A weblog by Ernie Hsiung

(The scene: Chaat Cafe, last night. I’m at the counter with my boyfriend, ordering dinner. This time, instead of italics being in Chinese like in previous posts, italics signify a heavy, heavy Indian accent.)

Ernie: Hi, one chicken pesto stuffed naan and a chicken tikka dinner please, to go.
Woman at the counter: Okay. What’s your name?
Ernie: Ernie.
Woman: What?
Ernie: Ernie.
Woman: Ornie?
Ernie: Ernie.
Woman: ORRNIE? [flashes Ernie a dirty look]
Ernie: … yes.
Woman: Hrm. [writes my name down, hands it to chef]

After paying with my credit card, I open up my wallet and look for some cash to put in the tip jar. Since I only have bills above $10, I decide I’m not that generous and put my wallet back in my pants, only for the woman cashier to notice and give yet another glare of death. “I think she hates me,” I say to Mike.

So, I’m sitting in one of the benches marked for to-go customers, taking in the ambiance; there are framed pictures of Bollywood stars, and the restaurant is still filled with mostly Indian patrons, a promising sign of knowing whether the restaurant is going to be good or not. (As opposed to a restaurant that has a name like, say, “Rick and Mollys House of Sushi.” Right?) Although I find it funny that the Indian chef calls out for the name “Horny” for a to-go order. What kind of Indian name is Horny?

The chef repeats the name again. “HORNY?” on the giant microphone. Except this time he is looking straight at me.

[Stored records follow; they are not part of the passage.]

===== config.mk =====
export PLATFORM = sky130hd
export DESIGN_NAME = rv_ctrl
export DESIGN_NICKNAME = d
export VERILOG_FILES = /design/src/design/rv_pkg.sv /design/src/design/rv_ctrl.sv
export SDC_FILE = /design/constraint.sdc
export NUM_CORES = 1
export LEC_CHECK = 0
export ABC_AREA = 1
export BUFFER_PORTS_ARGS = -buffer_cell sky130_fd_sc_hd__buf_4
export CAP_MARGIN = 0
export CORE_MARGIN = 5
export CORE_UTILIZATION = 34
export DETAILED_ROUTE_END_ITERATION = 16
export PLACE_DENSITY = 0.83
export SLEW_MARGIN = 30
export SYNTH_ARGS = -nofsm -noshare
export SYNTH_HDL_FRONTEND = slang
export SYNTH_SLANG_ARGS = --single-unit

===== constraint.sdc =====
create_clock -name clk -period 2.03 [get_ports clk]
set_clock_uncertainty 0.1 [all_clocks]
set_input_delay 0.203 -clock clk [delete_from_list [all_inputs] [get_ports clk]]
set_output_delay 0.203 -clock clk [all_outputs]
set_load 0.03 [all_outputs]

===== src/design/rv_pkg.sv =====
`default_nettype none

package rv_pkg;

  // register and pc width
  localparam int unsigned xlen = 64;

  // first fetch address after reset
  localparam logic [xlen-1:0] reset_pc = '0;

  // ebreak has one fixed encoding
  localparam logic [31:0] ebreak_word = 32'h0010_0073;

  // funct3 codes shared by op and op_imm
  localparam logic [2:0] f3_add = 3'b000;
  localparam logic [2:0] f3_slt = 3'b010;
  localparam logic [2:0] f3_xor = 3'b100;
  localparam logic [2:0] f3_or  = 3'b110;
  localparam logic [2:0] f3_and = 3'b111;

  // funct7 for op, alt selects sub
  localparam logic [6:0] f7_base = 7'b000_0000;
  localparam logic [6:0] f7_alt  = 7'b010_0000;

  // major opcodes of the supported subset
  typedef enum logic [6:0] {
    opc_op_imm = 7'b001_0011,
    opc_op     = 7'b011_0011,
    opc_lui    = 7'b011_0111,
    opc_auipc  = 7'b001_0111,
    opc_jal    = 7'b110_1111,
    opc_system = 7'b111_0011
  } opcode_e;

  typedef enum logic [2:0] {
    alu_add,
    alu_sub,
    alu_slt,
    alu_xor,
    alu_or,
    alu_and
  } alu_op_e;

  // one instruction word, four format views
  typedef union packed {
    struct packed {
      logic [6:0] funct7;
      logic [4:0] rs2;
      logic [4:0] rs1;
      logic [2:0] funct3;
      logic [4:0] rd;
      logic [6:0] opcode;
    } r;
    struct packed {
      logic [11:0] imm;
      logic [4:0]  rs1;
      logic [2:0]  funct3;
      logic [4:0]  rd;
      logic [6:0]  opcode;
    } i;
    struct packed {
      logic [19:0] imm;
      logic [4:0]  rd;
      logic [6:0]  opcode;
    } u;
    // jump immediate bits as scrambled by the isa
    struct packed {
      logic       imm20;
      logic [9:0] imm10_1;
      logic       imm11;
      logic [7:0] imm19_12;
      logic [4:0] rd;
      logic [6:0] opcode;
    } j;
  } inst_t;

  // decoded controls for one cycle
  typedef struct packed {
    logic [4:0]      rs1;
    logic [4:0]      rs2;
    logic [4:0]      rd;
    logic [xlen-1:0] imm;
    alu_op_e         alu_op;
    logic            a_sel_pc;
    logic            a_zero;
    logic            b_sel_imm;
    logic            wb_link;
    logic            we;
    logic            jump;
    logic            valid;
  } ctrl_t;

  // one record per executed instruction
  typedef struct packed {
    logic            valid;
    logic [xlen-1:0] pc;
    logic [31:0]     inst;
    logic [4:0]      rd;
    logic            we;
    logic [xlen-1:0] wdata;
  } retire_t;

endpackage

`default_nettype wire


===== src/design/rv_ctrl.sv =====
`default_nettype none

module rv_ctrl (
  input  logic          clk,
  input  logic          rst,
  input  rv_pkg::inst_t inst,
  output rv_pkg::ctrl_t ctrl,
  output logic          halted,
  output logic          illegal
);
  import rv_pkg::*;

  // encoding belongs to the subset
  logic    known;
  logic    is_ebreak;
  opcode_e opcode;

  assign opcode = opcode_e'(inst.r.opcode);

  always_comb begin
    ctrl      = '0;
    known     = 1'b1;
    is_ebreak = 1'b0;
    // register fields sit at the same bits in every format
    ctrl.rs1  = inst.r.rs1;
    ctrl.rs2  = inst.r.rs2;
    ctrl.rd   = inst.r.rd;
    case (opcode)
      opc_op_imm: begin
        ctrl.imm       = {{(xlen-12){inst.i.imm[11]}}, inst.i.imm};
        ctrl.b_sel_imm = 1'b1;
        ctrl.we        = 1'b1;
        case (inst.i.funct3)
          f3_add:  ctrl.alu_op = alu_add;
          f3_slt:  ctrl.alu_op = alu_slt;
          f3_xor:  ctrl.alu_op = alu_xor;
          f3_or:   ctrl.alu_op = alu_or;
          f3_and:  ctrl.alu_op = alu_and;
          // shifts and sltiu not supported
          default: known = 1'b0;
        endcase
      end
      opc_op: begin
        ctrl.we = 1'b1;
        if (inst.r.funct7 == f7_base) begin
          case (inst.r.funct3)
            f3_add:  ctrl.alu_op = alu_add;
            f3_slt:  ctrl.alu_op = alu_slt;
            f3_xor:  ctrl.alu_op = alu_xor;
            f3_or:   ctrl.alu_op = alu_or;
            f3_and:  ctrl.alu_op = alu_and;
            default: known = 1'b0;
          endcase
        end else if (inst.r.funct7 == f7_alt && inst.r.funct3 == f3_add) begin
          ctrl.alu_op = alu_sub;
        end else begin
          known = 1'b0;
        end
      end
      opc_lui: begin
        // zero plus upper immediate
        ctrl.imm       = {{(xlen-32){inst.u.imm[19]}}, inst.u.imm, 12'b0};
        ctrl.a_zero    = 1'b1;
        ctrl.b_sel_imm = 1'b1;
        ctrl.we        = 1'b1;
      end
      opc_auipc: begin
        ctrl.imm       = {{(xlen-32){inst.u.imm[19]}}, inst.u.imm, 12'b0};
        ctrl.a_sel_pc  = 1'b1;
        ctrl.b_sel_imm = 1'b1;
        ctrl.we        = 1'b1;
      end
      opc_jal: begin
        // alu forms the target, rd gets the link
        ctrl.imm       = {{(xlen-21){inst.j.imm20}}, inst.j.imm20, inst.j.imm19_12,
                          inst.j.imm11, inst.j.imm10_1, 1'b0};
        ctrl.a_sel_pc  = 1'b1;
        ctrl.b_sel_imm = 1'b1;
        ctrl.wb_link   = 1'b1;
        ctrl.we        = 1'b1;
        ctrl.jump      = 1'b1;
      end
      opc_system: begin
        // ebreak only, ecall and csr ops are illegal here
        if (inst == ebreak_word) begin
          is_ebreak = 1'b1;
        end else begin
          known = 1'b0;
        end
      end
      default: known = 1'b0;
    endcase
    // nothing executes while in reset
    ctrl.valid = ~rst & ~halted & known & ~is_ebreak;
  end

  // run/halt state, halt and illegal are sticky until reset
  always_ff @(posedge clk) begin
    if (rst) begin
      halted  <= 1'b0;
      illegal <= 1'b0;
    end else begin
      if (!halted && (is_ebreak || !known)) begin
        halted <= 1'b1;
      end
      if (!halted && !known) begin
        illegal <= 1'b1;
      end
    end
  end

endmodule

`default_nettype wire


==> Word-level counts from Yosys, hierarchy flattened <==
Cells that the tools add are included.
{ "classes": {"eq_ne": 12, "n_mux": 16, "n_bitwise": 6, "reduce_logical": 14} }
{ "ops": {"columns": ["operator", "n"], "rows": [
  ["$pmux 64 s3", 1],
  ["$eq 32x21->1 const B", 1],
  ["$eq 7x6->1 const B", 3],
  ["$eq 7x5->1 const B", 2],
  ["$eq 7x7->1 const B", 2],
  ["$pmux 3 s4", 1],
  ["$mux 1", 11],
  ["$reduce_or 5->1", 2],
  ["$eq 3x3->1 const B", 3],
  ["$logic_not 7->1", 1],
  ["$pmux 3 s2", 1],
  ["$pmux 1 s4", 1],
  ["$reduce_or 2->1", 2],
  ["$reduce_or 4->1", 1],
  ["$and 1x1->1", 3],
  ["$eq 3x2->1 const B", 1],
  ["$logic_and 1x1->1", 3],
  ["$logic_not 3->1", 1],
  ["$mux 3", 1],
  ["$not 1->1", 3],
  ["$reduce_or 3->1", 1],
  ["$logic_not 1->1", 2],
  ["$logic_or 1x1->1", 1]
]} }
{ "totals": {"register_bits": 2, "inputBits": 34, "out_inout_bits": 91} }

==> Logic depth before layout (Yosys ltp) <==
Gate-level depths: netlist of the first run.
{ "logic_depth": {"depth_word": 8, "ltp_mapped": 9, "mapped_depth_nobuf": 9} }

==> Worst setup path before layout of the first run <==
OpenSTA, ideal clock, no wires.
{ "synth_path": {"kind": "input to output", "start": "input port inst[4] in the netlist's numbering", "end": "output port ctrl[42] in the netlist's numbering", "arrival_time_ns": 1.715, "t_required_ns": 1.727, "slack_ns": 0.012, "stages": 6, "n_path_buf": 1, "path_cell_list": "inv_1 > nor2_1 > nand3_2 > nand2_2 > o21a_1 > buf_4"} }
{ "synth_rtl": {"columns": ["element", "line_no", "rtl"], "rows": [
  ["start, declared", "rv_ctrl.sv:6", "input rv_pkg::inst_t inst,"],
  ["end, declared", "rv_ctrl.sv:7", "output rv_pkg::ctrl_t ctrl,"]
]} }

==> results of run 1 <==
power groups by stage:
| stage | combinational (mW) | clock, mW | sequential [mW] |
|---|---|---|---|
| 2_1_floorplan | 0.149 | 0 | 0.0493 |
| 3_3_place_gp | 0.246 | 0 | 0.0439 |
| 3_5_place_dp | 0.249 | 0 | 0.0443 |
| 4_1_cts | 0.249 | 0.0954 | 0.0437 |
| 5_1_grt | 0.265 | 0.0999 | 0.0437 |
| 6_report | 0.248 | 0.0926 | 0.0437 |
per-stage QoR:
step / setup WS (ns) / area, um^2 / std cells / hold slack [ns] / utilization, %
after detailed placement: 0.314 / 1680 / 303 / 0.283 / 55.8
after floorplan: 0.0122 / 1050 / 194 / 0.172 / -
after global routing: 0.226 / 1700 / 306 / 0.0529 / 56.6
after global placement: 0.349 / 1680 / 303 / 0.281 / 55.8
final: 0.314 / 1700 / 306 / 0.0458 / 56.6
after CTS: 0.320 / 1700 / 306 / 0.0385 / 56.6
cell usage after synthesis (all sizes together):
cell,instances,share of area [%]
nand2,34,13
or2,1,0.60
nor2,39,16
a21oi,6,2.9
clkbuf,1,0.36
a211oi,1,0.72
or3,1,0.60
inv,29,10
buf,49,35
o21a,1,0.72
nor3,1,0.48
nand3,8,4.3
dfxtp,2,3.8
nand4,2,1.2
o21ai,19,9.4
registers in the layout (all words and copies together) (netlist names):
register	count
halted	1
illegal	1
area by class of cell:
class	instances	area share, %
Multi-Input combinational cell	113	31.1
Sequential cell	2	2.36
Tap cell	33	2.43
Clock buffer	3	1.33
Inverter	29	6.41
Timing Repair Buffer	126	56.4
worst min-delay path by stage:
stage	start	end	cells past startpoint
after floorplan	rst	halted$_SDFFE_PP0P_	1
after global placement	rst	illegal$_SDFFE_PP0P_	2
after detailed placement	rst	illegal$_SDFFE_PP0P_	2
after CTS	rst	illegal$_SDFFE_PP0P_	2
after global routing	rst	halted$_SDFFE_PP0P_	2
final	rst	illegal$_SDFFE_PP0P_	2
layer usage:
| metal | track usage [%] | vias up | share of wire, % |
|---|---|---|---|
| met5 | 0 | - | 0 |
| met4 | 1.81 | 0 | 0.60 |
| met3 | 5.30 | 2 | 13 |
| met2 | 31.9 | 81 | 49 |
| met1 | 16.2 | 595 | 37 |
| li1 | - | 709 | - |
kinds of logic (layout without fill, tap and decap cells):
family	Yosys count	count (layout)	share of synthesized area, %
AND/OR/NAND/NOR	86	86	36.6
buffers and inverters	79	158	45.8
AO/OA/AOI/OAI	27	27	13.7
flip-flops	2	2	3.82
==> summary.txt, run 1 <==
Run status
  • Run status: complete, no violations

Route
  • Drt drc: 0
  • Vias: 1,387
  • Vias per cell: 4.53
  • Routed wire length: 3850 um
  • TritonRoute pass-1 iters: 4
  • DR iter-0 viols: 83
  • Wirelength per Cell: 12.6 um
  • Post-DRT Antenna Nets: 0

Final layout
  • Fill cells: 322
  • Most frequent cells in the layout: 125 x buf_4, 34 x nor2_1, 29 x nand2_1
  • Multi-input logic area: 528 um^2
  • Register area: 40.0 um^2
  • Commonest non-fill, non-tap cell in the layout: buf_4
  • Syn-to-layout area delta: 62.1%
  • Share of cells above drive strength 1: 54.2%
  • Ant. Diodes: 0
  • Nets: 309

Clocking
  • Max Buffers Root-to-Sink: 2
  • Post-CTS sizing: 0
  • CTS Buf Count: 3
  • CTS tree: built
  • Reg clk slew, reported paths: 0.03 ns
  • H-tree depth: 1
  • Clock sinks: 2
  • CTS Root Cell: clkbuf_4
  • Post-CTS Hold Fix Bufs: 0
  • Post-CTS Setup Bufs: 0
  • Worst skew pair latency: 0.23 ns

Pwr
  • Reg power frac: 11.4%
  • Peak supply drop: 0.183 mV
  • Clock Power Share: 24.1%
  • Total leakage power: 1.06 nW
  • Switching Fraction: 45.7%
  • Internal power component: 0.209 mW
  • Pwr dens: 226 mW/mm^2
  • Logic pwr share: 64.5%
  • Sw Pwr: 0.175 mW
  • Final Power: 0.384 mW

Setup path
  • Crit path to: ctrl[32]
  • Critical Path AT: 1.41 ns
  • Worst Path Class, Setup: input port to output pin
  • CP top delay family: compound AO/OA/AOI/OAI gates
  • Worst path depth: 8
  • Reg2reg setup slack: 1.24 ns
  • CP endpoint kind: output pin
  • Critical path startpoint category: input port
  • Crit-path max FO: 11
  • CP required: 1.73 ns
  • Critical path, cell by cell: buf_4 -> nand2_2 -> nor2_1 -> nand2_2 -> inv_2 -> o21ai_2 -> o21ai_0 -> buf_4
  • R2R cell count: 3
  • CP startpoint: inst[1]
  • Slowest cell on the critical path: o21ai_2
  • RR Startpoint: halted$_SDFFE_PP0P_
  • Reg-to-Reg End: illegal$_SDFFE_PP0P_
  • Crit path largest cell delay: 0.36 ns
  • Worst Path Buf+Inv: 3

Floorplanning
  • DIE WIDTH: 65.5 um
  • Die Ht: 65.5 um
  • Initial Util: 34.9%
  • I/O pin cnt: 125
  • # rows: 20
  • Core ar.: 0.00300 mm^2
  • Die area: 0.00429 mm^2

STA
  • Slew at the pin with the worst max-slew slack: 0.414 ns
  • RSZ-0062 raised after global routing: no
  • Pins Over Slew Limit: 0
  • Fin crit share: 84.5%
  • Final TNS setup: 0 ns
  • Period minus WS final: 1.72 ns
  • Max-slew headroom: 72.4%
  • Setup violators final: 0
  • Endpoints failing hold: 0
  • Fmax achieved: 583 MHz

Global routing
  • Gr usage total: 16.0%
  • Overflow after GRT: 0
  • Via count of the first global-routing pass: 1,313
  • First-pass GRT wire length: 5530 um
  • Initial antenna violation count: 0
  • Pin count of the biggest net entering global routing: 34

Synthesis
  • Mapped Cells: 194
  • Synth Warn #: 0
  • Post-Syn Area: 0.00105 mm^2
  • #FFs+latches synth: 2
  • Syn_area_per_cell: 5.40 um^2
  • Syn nets: 228
  • Synth cell types: 22
  • Seq/Total Area, Yosys: 3.82%

Place
  • Port-buffer cells: 124
  • HPWL after detailed placement: 3270 um
  • Routability Congestion: 0.850

Run
  • Max cap viols: 0

Hold path
  • Hold Path Class: input port to flip-flop
Note: power is estimated with default switching activity, not from simulation.
==> run 2: changes to the inputs <==
Settings changed: CORE_UTILIZATION 34 to 30, PLACE_DENSITY 0.83 to 0.77.
Clock period 2.03 ns to 1.5 ns, I/O delays scaled along.
==> summary.txt, run 2 (synthesis gave the netlist of run 1 again) <==
Run status
  • Run status: finished with violations
  • Violated checks: negative setup slack

Clocking
  • CTS Root Cell: clkbuf_4
  • Reg clk slew, reported paths: 0.03 ns (about the same)
  • CTS tree: built
  • Max Buffers Root-to-Sink: 2 (unchanged)
  • Clock sinks: 2 (unchanged)
  • Post-CTS Hold Fix Bufs: 0 (unchanged)
  • Worst skew pair latency: 0.23 ns (about the same)
  • H-tree depth: 1 (unchanged)
  • CTS Buf Count: 3 (unchanged)

Pwr
  • Pwr dens: 263 mW/mm^2 (+16%)
  • Final Power: 0.570 mW (+48%)
  • Total leakage power: 1.24 nW (+16%)
  • Peak supply drop: 0.214 mV (+17%)

Setup path
  • CP endpoint kind: output pin
  • Critical path startpoint category: input port
  • Critical path, cell by cell: buf_4 -> nor2_2 -> nand2_1 -> inv_1 -> nand3_1 -> or3_4 -> a21oi_2 -> buf_6
  • Worst Path Class, Setup: input port to output pin
  • Slowest cell on the critical path: or3_4
  • Crit path largest cell delay: 0.38 ns (+0.02 ns)
  • Crit-path max FO: 2 (-9)
  • R2R cell count: 3 (unchanged)
  • CP required: 1.25 ns (-0.48 ns)
  • Critical Path AT: 1.32 ns (-0.09 ns)

Route
  • Top Layer Used: met4
  • Vias: 1,497 (+7.9%)
  • Vias per cell: 4.44 (-2.0%)
  • Post-Route M1 WL: 1650 um (+14%)
  • TritonRoute pass-1 iters: 4 (unchanged)
  • Drt drc: 0 (unchanged)
  • Routed wire length: 4410 um (+14%)
  • Met2 routed WL: 2210 um (+17%)
  • DR iter-0 viols: 27 (-67%)
  • Met3 wire len: 486 um (-1.0%)
  • Wirelength per Cell: 13.1 um (+3.9%)
  • Post-DRT Antenna Nets: 0 (unchanged)

Final layout
  • Commonest non-fill, non-tap cell in the layout: buf_4
  • Ant. Diodes: 0 (unchanged)
  • Post-Route Utilization: 64.4% (+7.8 points)
  • Top flop regs: halted (1), illegal (1)
  • Multi-input logic area: 641 um^2 (+21%)
  • Layout Cells excl Fill: 337 (+10%)
  • Register area: 40.0 um^2 (unchanged)
  • Share of cells above drive strength 1: 62.5% (+8.3 points)
  • Fill cells: 315 (-2.2%)
  • Nets: 327 (+5.8%)
  • Most frequent cells in the layout: 103 x buf_4, 32 x buf_6, 27 x nor2_1
  • Syn-to-layout area delta: 107%

Place
  • Routability Congestion: 0.861 (+1.2%)
  • Placed Cells: 328 (+8.3%)
  • HPWL after detailed placement: 3390 um (+3.5%)
  • Port-buffer cells: 124 (unchanged)

STA
  • Fin crit share: 105%
  • Slew at the pin with the worst max-slew slack: 0.319 ns (-0.0946 ns)
  • Final TNS setup: -0.0739 ns (-0.0739 ns)
  • Final Worst Setup Slack: -0.0739 ns (-0.388 ns)
  • Setup violators final: 1 (+1)
  • Fmax achieved: 635 MHz
  • Max-slew headroom: 78.5% (+6.1 points)
  • Endpoints failing hold: 0 (unchanged)
  • RSZ-0062 raised after global routing: yes
  • Period minus WS final: 1.57 ns
  • Pins Over Slew Limit: 0 (unchanged)

Global routing
  • Gr usage total: 15.3% (-0.68 points)
  • Via count of the first global-routing pass: 1,422 (+8.3%)
  • Overflow after GRT: 0 (unchanged)
  • Pin count of the biggest net entering global routing: 34 (unchanged)
  • Initial antenna violation count: 0 (unchanged)
  • First-pass GRT wire length: 6280 um (+13%)

Floorplanning
  • Initial Util: 31.2% (-3.7 points)
  • Die area: 0.00478 mm^2 (+11%)
  • # rows: 21 (+5.0%)
  • Die Ht: 69.1 um (+5.5%)
  • I/O pin cnt: 125 (unchanged)
  • DIE WIDTH: 69.1 um (+5.5%)
  • Core ar.: 0.00336 mm^2 (+12%)

Hold path
  • Hold path depth: 2 (unchanged)
  • Hold Path Class: input port to flip-flop

Run
  • Max cap viols: 0 (unchanged)
[run 2: changes by cell type in the layout (fill, tap and decap cells not counted), sizes merged]
cell,change
buf,+15
clkbuf,+2
clkinv,+1
inv,-1
nor2,+1
[run 2: final timing paths]
check        slack (ns)              endpoint            startpoint
max               -0.07               ctrl[7]              inst[28]
min               0.002  illegal$_SDFFE_PP0P_                   rst
max reg2reg        0.71  illegal$_SDFFE_PP0P_   halted$_SDFFE_PP0P_
min reg2reg        0.34  illegal$_SDFFE_PP0P_  illegal$_SDFFE_PP0P_
[run 2: stage by stage]
step | area (um^2) | setup WS (ns) | hold slack (ns)
floorplan | 1060 | -0.0729 | 0.119
finish | 2170 | -0.0739 | 0.00245
CTS | 1850 | -0.0297 | 0.00403
global route | 2170 | -0.131 | 0.0134
global placement | 1810 | -0.0116 | 0.238
detailed placement | 1810 | -0.0329 | 0.238
[run 2: what timing repair did]
action                     in CTS  in global routing
hold endpoints to repair        0                  0
setup buffers                   0                  2
setup endpoints to repair      48                 66
pin swaps                       1                  8
resized for setup               6                 62
cloned                          0                  4
[run 2: metal layers]
metal	GRT usage [%]	up-vias
met3	5.67	8
li1	-	744
met4	4.56	0
met1	16.2	656
met2	27.9	89
met5	0	-
[run 2: area by class of cell]
type | count | area share [%]
inverter | 29 | 5.60
multi-input combinational | 114 | 29.6
tap | 46 | 2.66
timing repair buffer | 143 | 59.3
sequential | 2 | 1.85
clock buffer | 3 | 1.04
[run 2: critical path: cells and delay by family]
family	cells	cell delay, ns
compound gates	1	0.14
simple gates	4	0.68
buf+inv	3	0.35
[run 2: report_power, final]
group | total [mW] | switching [mW] | internal, mW
sequential | 0.0591 | 0.00185 | 0.0573
combinational | 0.389 | 0.223 | 0.167
clock | 0.121 | 0.0330 | 0.0883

Now at this point, I’m not necessarily thinking he’s trying to say the word “horny” – I’m thinking the cashier wrote the name “Ornie” and he’s just pronouncing the name a little differently because he’s not from America and it’s like the game Telephone, when you sit around a circle with your 12-year old friends and you giggle as the phrase “The love of Jesus surrounds me” turns into “I fucked arugula on a pony,” so I’m telling myself that it’s cool, no harm, no foul.

And only THEN do I look down on the receipt. And there under the order, written in large letter with a giant BIC pen, do I see my name spelled the following way:

H-O-R-N-E-Y.

I look over to the cashier in horror. She’s helping another customer, oblivious.

Let’s stop time right here. At that moment, I figure I could do one of two things: Mike hasn’t seen the receipt yet. I can grab the dinner and run, run for Mexico where no one will ever know about this somewhat awkard moment and live my life in semi-anonymity with sea lions and Tijuana hookers. Or, I could tell Mike and he could give me shit for the rest of the night.

Eh, what the fuck. It’s blog-fodder.

Ernie, to Mike: (look at the receipt. look what she wrote as my…)
Mike: HOLY SHIT!

(Ernie and Mike run out of Chaat Cafe, hoping the chef doesn’t do anything embarassing, like holding up a can of soda and screaming “HORNY, YOU FORGOT YOUR DRINK” while 30 Indians point and laugh)

At least the chicken tikka dinner was delcious. All it cost was a couple of dollars and MY SOUL.

§1474 · July 22, 2004 · fremont, life · · [Print]

57 Comments to “why i hate my name. again.”

  1. Han Ng says:

    Why don’t you go by “Earnest?” There is something about that name that inspires absolute confidence…

  2. lore says:

    I feel for you, Ernie. I have a french-looking last name, and everyone tries to pronouce it different ways. It’s Buzay. Booo-Ze ayyyy, think booze + hay, minus the H. How do you get bustay or boo-chay from that?

  3. Andy says:

    Ernie, I love you. Your misfortune makes me almost as happy as your fortune does. Write on, brother.

  4. rhiannon says:

    yea we have a david’s chinese restuarant here, and i always wonder what ‘david’ was thinking when he named his restaurant.
    i always forget to give my last name (which is easy to spell/say) or another name when ordering food from the thai/indian/himalayian restaurants near by and then i always have to spell my name ten times over for them to write it down.

  5. Digamon says:

    Maybe you actually hate your accent rather than your name?

  6. Lauren says:

    I think that’s honestly one of the most hilarious stories I’ve ever heard. Poor guy!

  7. Lilliam says:

    Wow, I know what it’s like to have someone just a million times over. It makes me wonder if the parents who gave their son’s name “Bob” has a similar story and didn’t want it to happen to their child. that’s funny tho. I’m sorry.